> **EXERCISE BRIEF**
Restate word for word the lines of the entries below, starting with the line that holds "and+or+nand+nor | 1309 |" and ending with the line that holds "40 | 0.58 |", and no others.

> **AVAILABLE DATA**
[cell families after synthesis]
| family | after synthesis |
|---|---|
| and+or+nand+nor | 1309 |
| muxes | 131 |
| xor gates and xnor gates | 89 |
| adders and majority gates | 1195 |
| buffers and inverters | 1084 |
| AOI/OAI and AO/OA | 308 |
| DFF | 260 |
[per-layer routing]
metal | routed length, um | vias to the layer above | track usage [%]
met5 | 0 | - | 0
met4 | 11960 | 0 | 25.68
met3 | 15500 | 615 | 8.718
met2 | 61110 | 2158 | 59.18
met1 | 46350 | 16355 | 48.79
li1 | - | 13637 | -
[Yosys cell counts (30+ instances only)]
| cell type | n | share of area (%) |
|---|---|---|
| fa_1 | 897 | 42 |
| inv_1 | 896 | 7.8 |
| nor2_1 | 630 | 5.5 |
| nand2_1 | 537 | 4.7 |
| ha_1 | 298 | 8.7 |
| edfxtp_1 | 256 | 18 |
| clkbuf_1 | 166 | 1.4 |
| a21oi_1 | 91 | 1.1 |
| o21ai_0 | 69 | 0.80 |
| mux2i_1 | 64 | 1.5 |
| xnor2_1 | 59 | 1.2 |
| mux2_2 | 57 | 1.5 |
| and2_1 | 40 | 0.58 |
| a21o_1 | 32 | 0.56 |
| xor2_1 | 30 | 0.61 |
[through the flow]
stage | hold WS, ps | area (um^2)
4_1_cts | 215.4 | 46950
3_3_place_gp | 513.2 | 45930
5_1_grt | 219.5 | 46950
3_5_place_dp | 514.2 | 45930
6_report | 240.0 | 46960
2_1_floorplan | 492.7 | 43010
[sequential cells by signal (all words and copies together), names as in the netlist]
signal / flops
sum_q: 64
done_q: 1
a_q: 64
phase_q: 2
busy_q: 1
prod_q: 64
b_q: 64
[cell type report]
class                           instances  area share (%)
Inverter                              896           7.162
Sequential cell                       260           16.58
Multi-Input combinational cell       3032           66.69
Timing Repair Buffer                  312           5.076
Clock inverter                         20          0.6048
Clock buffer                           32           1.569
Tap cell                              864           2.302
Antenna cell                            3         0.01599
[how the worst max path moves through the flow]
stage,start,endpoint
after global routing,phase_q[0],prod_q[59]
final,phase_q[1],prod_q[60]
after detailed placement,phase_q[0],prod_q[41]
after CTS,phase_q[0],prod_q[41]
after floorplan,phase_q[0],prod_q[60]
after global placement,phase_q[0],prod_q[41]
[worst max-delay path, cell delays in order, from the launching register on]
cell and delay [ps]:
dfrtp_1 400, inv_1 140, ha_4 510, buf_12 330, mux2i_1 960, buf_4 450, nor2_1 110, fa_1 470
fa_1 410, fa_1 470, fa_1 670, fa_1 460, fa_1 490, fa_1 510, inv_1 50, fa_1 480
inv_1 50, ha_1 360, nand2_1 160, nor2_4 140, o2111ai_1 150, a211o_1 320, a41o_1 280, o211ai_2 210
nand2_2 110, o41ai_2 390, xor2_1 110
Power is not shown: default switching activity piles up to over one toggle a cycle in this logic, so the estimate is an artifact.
### config.mk
export PLATFORM = sky130hd
export DESIGN_NAME = rvx_regfile
export DESIGN_NICKNAME = d
export VERILOG_FILES = /design/src/rtl/rvx_pkg.sv /design/src/rtl/rvx_regfile.sv
export SDC_FILE = /design/constraint.sdc
export NUM_CORES = 1
export LEC_CHECK = 0
export ABC_CLOCK_PERIOD_IN_PS = 2920
export BUFFER_PORTS_ARGS = -buffer_cell sky130_fd_sc_hd__buf_2
export CAP_MARGIN = 0
export CORE_MARGIN = 2
export CORE_UTILIZATION = 30
export CTS_BUF_LIST = sky130_fd_sc_hd__clkbuf_16
export DETAILED_ROUTE_END_ITERATION = 7
export SLEW_MARGIN = 5
export SYNTH_ARGS = -nofsm -noshare
export SYNTH_HDL_FRONTEND = slang
export SYNTH_SLANG_ARGS = --single-unit
export TNS_END_PERCENT = 5
### constraint.sdc
create_clock -name i_clk -period 2.92 [get_ports i_clk]
set_input_delay 0.146 -clock i_clk [delete_from_list [all_inputs] [get_ports i_clk]]
set_output_delay 0.146 -clock i_clk [all_outputs]
set_load 0.02 [all_outputs]
### src/rtl/rvx_pkg.sv
// rvx_pkg: opcodes, fixed encodings and shared types for the RV32I execute block.
// No dependencies.
package rvx_pkg;

    localparam int unsigned MEM_BYTES_DEF = 65536;

    localparam logic [31:0] HALT_WORD = 32'h0FF0_0513;

    localparam logic [6:0] OP_LUI    = 7'h37;
    localparam logic [6:0] OP_AUIPC  = 7'h17;
    localparam logic [6:0] OP_JAL    = 7'h6F;
    localparam logic [6:0] OP_JALR   = 7'h67;
    localparam logic [6:0] OP_BRANCH = 7'h63;
    localparam logic [6:0] OP_LOAD   = 7'h03;
    localparam logic [6:0] OP_STORE  = 7'h23;
    localparam logic [6:0] OP_IMM    = 7'h13;
    localparam logic [6:0] OP_REG    = 7'h33;

    localparam logic [6:0] F7_ZERO = 7'h00;
    localparam logic [6:0] F7_ALT  = 7'h20;

    // register file write port
    typedef struct packed {
        logic        we;
        logic [4:0]  idx;
        logic [31:0] val;
    } t_rf_wr;

endpackage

> **OUTPUT**
| and+or+nand+nor | 1309 |
| muxes | 131 |
| xor gates and xnor gates | 89 |
| adders and majority gates | 1195 |
| buffers and inverters | 1084 |
| AOI/OAI and AO/OA | 308 |
| DFF | 260 |
[per-layer routing]
metal | routed length, um | vias to the layer above | track usage [%]
met5 | 0 | - | 0
met4 | 11960 | 0 | 25.68
met3 | 15500 | 615 | 8.718
met2 | 61110 | 2158 | 59.18
met1 | 46350 | 16355 | 48.79
li1 | - | 13637 | -
[Yosys cell counts (30+ instances only)]
| cell type | n | share of area (%) |
|---|---|---|
| fa_1 | 897 | 42 |
| inv_1 | 896 | 7.8 |
| nor2_1 | 630 | 5.5 |
| nand2_1 | 537 | 4.7 |
| ha_1 | 298 | 8.7 |
| edfxtp_1 | 256 | 18 |
| clkbuf_1 | 166 | 1.4 |
| a21oi_1 | 91 | 1.1 |
| o21ai_0 | 69 | 0.80 |
| mux2i_1 | 64 | 1.5 |
| xnor2_1 | 59 | 1.2 |
| mux2_2 | 57 | 1.5 |
| and2_1 | 40 | 0.58 |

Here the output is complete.